Go through the material under this sentence. Return every line holding "worst".

=-=-=

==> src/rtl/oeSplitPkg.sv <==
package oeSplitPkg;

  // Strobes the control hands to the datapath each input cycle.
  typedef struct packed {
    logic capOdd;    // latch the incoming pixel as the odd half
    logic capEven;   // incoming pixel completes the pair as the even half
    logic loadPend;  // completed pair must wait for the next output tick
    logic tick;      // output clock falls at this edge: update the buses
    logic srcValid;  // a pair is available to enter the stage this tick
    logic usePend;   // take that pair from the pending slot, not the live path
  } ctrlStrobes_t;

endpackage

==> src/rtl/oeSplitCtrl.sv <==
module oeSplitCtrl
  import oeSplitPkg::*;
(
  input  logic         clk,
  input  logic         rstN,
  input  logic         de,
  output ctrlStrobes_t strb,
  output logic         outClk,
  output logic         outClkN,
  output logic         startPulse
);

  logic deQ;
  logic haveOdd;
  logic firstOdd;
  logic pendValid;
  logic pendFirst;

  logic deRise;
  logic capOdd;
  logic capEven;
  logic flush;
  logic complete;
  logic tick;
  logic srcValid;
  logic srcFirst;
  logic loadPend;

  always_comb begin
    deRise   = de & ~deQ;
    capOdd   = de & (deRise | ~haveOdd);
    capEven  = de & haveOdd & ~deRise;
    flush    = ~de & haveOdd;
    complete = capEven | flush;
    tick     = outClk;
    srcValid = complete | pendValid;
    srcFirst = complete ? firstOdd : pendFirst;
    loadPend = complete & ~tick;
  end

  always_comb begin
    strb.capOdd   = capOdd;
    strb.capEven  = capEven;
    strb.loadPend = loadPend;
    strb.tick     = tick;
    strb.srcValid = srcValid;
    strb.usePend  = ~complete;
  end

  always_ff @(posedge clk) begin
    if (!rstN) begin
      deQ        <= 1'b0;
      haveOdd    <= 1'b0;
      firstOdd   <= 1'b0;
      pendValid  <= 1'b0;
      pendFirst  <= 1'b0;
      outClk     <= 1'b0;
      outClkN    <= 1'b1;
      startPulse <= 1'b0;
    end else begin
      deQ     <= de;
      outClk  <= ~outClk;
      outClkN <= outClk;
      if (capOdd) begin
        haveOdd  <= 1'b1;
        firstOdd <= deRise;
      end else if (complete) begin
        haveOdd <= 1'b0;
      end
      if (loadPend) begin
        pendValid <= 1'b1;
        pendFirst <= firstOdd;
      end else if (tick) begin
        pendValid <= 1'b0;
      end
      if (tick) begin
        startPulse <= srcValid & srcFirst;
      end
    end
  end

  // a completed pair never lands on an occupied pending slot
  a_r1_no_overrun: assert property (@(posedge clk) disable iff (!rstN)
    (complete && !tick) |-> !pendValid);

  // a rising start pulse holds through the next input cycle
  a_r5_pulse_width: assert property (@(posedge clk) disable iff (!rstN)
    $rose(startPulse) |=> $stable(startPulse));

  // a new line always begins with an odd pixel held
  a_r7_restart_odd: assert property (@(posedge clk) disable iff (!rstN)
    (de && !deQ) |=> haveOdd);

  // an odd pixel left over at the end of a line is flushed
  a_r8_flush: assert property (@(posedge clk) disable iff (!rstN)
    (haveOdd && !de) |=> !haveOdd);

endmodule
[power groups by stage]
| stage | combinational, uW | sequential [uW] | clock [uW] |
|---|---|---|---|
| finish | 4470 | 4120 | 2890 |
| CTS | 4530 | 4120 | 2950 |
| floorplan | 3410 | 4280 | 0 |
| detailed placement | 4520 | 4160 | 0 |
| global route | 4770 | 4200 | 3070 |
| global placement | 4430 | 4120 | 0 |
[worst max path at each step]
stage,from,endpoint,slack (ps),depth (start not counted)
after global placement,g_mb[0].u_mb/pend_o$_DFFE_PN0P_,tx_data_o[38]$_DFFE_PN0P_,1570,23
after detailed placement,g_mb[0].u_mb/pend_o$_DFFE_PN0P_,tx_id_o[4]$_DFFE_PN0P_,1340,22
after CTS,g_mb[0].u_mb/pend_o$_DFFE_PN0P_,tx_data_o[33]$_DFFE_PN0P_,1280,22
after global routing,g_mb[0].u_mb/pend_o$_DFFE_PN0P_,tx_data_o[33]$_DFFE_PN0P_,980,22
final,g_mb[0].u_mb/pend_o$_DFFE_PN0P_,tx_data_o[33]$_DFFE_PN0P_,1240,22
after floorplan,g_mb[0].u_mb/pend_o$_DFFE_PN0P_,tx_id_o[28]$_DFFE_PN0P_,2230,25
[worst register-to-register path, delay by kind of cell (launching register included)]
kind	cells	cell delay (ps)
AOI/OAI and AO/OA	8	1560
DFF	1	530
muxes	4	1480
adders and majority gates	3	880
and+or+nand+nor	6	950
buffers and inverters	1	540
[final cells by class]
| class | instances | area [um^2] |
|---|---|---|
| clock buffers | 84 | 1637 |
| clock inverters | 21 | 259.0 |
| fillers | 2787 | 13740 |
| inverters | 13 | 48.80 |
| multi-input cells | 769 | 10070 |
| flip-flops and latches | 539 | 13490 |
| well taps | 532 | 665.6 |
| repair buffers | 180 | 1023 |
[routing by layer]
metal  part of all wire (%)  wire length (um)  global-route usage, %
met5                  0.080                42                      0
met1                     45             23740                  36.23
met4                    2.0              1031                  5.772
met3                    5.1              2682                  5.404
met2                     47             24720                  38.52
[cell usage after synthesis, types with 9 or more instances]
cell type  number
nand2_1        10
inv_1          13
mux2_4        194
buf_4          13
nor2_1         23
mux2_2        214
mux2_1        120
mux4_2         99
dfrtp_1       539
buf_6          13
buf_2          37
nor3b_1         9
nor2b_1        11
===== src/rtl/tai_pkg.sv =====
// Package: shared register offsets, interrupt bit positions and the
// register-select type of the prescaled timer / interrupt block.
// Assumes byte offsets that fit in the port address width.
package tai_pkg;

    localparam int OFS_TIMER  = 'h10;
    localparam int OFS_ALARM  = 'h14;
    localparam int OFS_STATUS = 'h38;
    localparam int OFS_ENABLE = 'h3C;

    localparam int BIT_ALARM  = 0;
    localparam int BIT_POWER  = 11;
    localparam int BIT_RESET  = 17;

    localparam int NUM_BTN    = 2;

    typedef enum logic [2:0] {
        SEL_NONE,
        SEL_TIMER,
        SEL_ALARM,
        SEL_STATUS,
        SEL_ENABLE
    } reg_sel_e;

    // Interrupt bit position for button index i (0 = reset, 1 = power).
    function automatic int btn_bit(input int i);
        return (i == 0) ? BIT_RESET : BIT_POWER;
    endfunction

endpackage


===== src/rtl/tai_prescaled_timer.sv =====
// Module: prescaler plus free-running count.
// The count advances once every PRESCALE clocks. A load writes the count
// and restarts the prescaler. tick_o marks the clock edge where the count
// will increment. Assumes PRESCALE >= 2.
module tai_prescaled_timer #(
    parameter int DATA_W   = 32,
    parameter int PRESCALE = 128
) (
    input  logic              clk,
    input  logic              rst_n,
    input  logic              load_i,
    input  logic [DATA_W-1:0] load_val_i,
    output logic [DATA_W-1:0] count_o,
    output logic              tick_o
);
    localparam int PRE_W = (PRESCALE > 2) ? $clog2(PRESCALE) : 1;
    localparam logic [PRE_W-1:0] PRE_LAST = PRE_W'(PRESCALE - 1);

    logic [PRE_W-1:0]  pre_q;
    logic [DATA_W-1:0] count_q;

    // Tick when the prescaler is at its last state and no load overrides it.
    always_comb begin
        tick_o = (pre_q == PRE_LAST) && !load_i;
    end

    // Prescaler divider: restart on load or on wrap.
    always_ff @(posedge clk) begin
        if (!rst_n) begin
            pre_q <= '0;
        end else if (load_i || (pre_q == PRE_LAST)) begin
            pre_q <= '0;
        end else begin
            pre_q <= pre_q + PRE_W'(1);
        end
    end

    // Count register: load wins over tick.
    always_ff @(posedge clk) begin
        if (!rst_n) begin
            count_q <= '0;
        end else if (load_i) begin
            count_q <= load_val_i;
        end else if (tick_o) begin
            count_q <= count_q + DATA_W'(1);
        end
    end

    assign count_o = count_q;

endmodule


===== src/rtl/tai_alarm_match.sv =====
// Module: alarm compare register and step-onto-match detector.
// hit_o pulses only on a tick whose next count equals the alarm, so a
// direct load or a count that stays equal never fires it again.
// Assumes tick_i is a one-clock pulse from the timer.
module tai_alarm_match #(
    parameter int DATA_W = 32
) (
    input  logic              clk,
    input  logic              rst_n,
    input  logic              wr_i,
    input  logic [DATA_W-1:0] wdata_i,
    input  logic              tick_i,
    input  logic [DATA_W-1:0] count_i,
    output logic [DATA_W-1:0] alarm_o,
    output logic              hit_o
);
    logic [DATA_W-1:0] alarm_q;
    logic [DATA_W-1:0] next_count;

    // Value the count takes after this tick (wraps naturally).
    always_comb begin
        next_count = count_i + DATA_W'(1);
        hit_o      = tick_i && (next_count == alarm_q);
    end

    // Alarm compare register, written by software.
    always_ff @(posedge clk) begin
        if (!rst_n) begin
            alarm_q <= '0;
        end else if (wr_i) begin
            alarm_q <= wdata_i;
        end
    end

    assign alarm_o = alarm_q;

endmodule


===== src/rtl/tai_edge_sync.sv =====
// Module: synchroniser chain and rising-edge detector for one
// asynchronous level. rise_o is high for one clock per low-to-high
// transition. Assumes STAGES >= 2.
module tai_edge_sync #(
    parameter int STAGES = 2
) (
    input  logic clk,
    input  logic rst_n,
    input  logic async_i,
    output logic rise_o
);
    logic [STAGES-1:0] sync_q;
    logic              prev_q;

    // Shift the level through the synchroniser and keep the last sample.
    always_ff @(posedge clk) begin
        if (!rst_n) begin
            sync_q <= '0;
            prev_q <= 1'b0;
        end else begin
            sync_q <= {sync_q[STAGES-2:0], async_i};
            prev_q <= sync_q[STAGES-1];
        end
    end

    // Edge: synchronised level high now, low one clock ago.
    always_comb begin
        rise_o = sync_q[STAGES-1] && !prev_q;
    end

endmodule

=-=-=

* _Solution_
[worst max path at each step]
[worst register-to-register path, delay by kind of cell (launching register included)]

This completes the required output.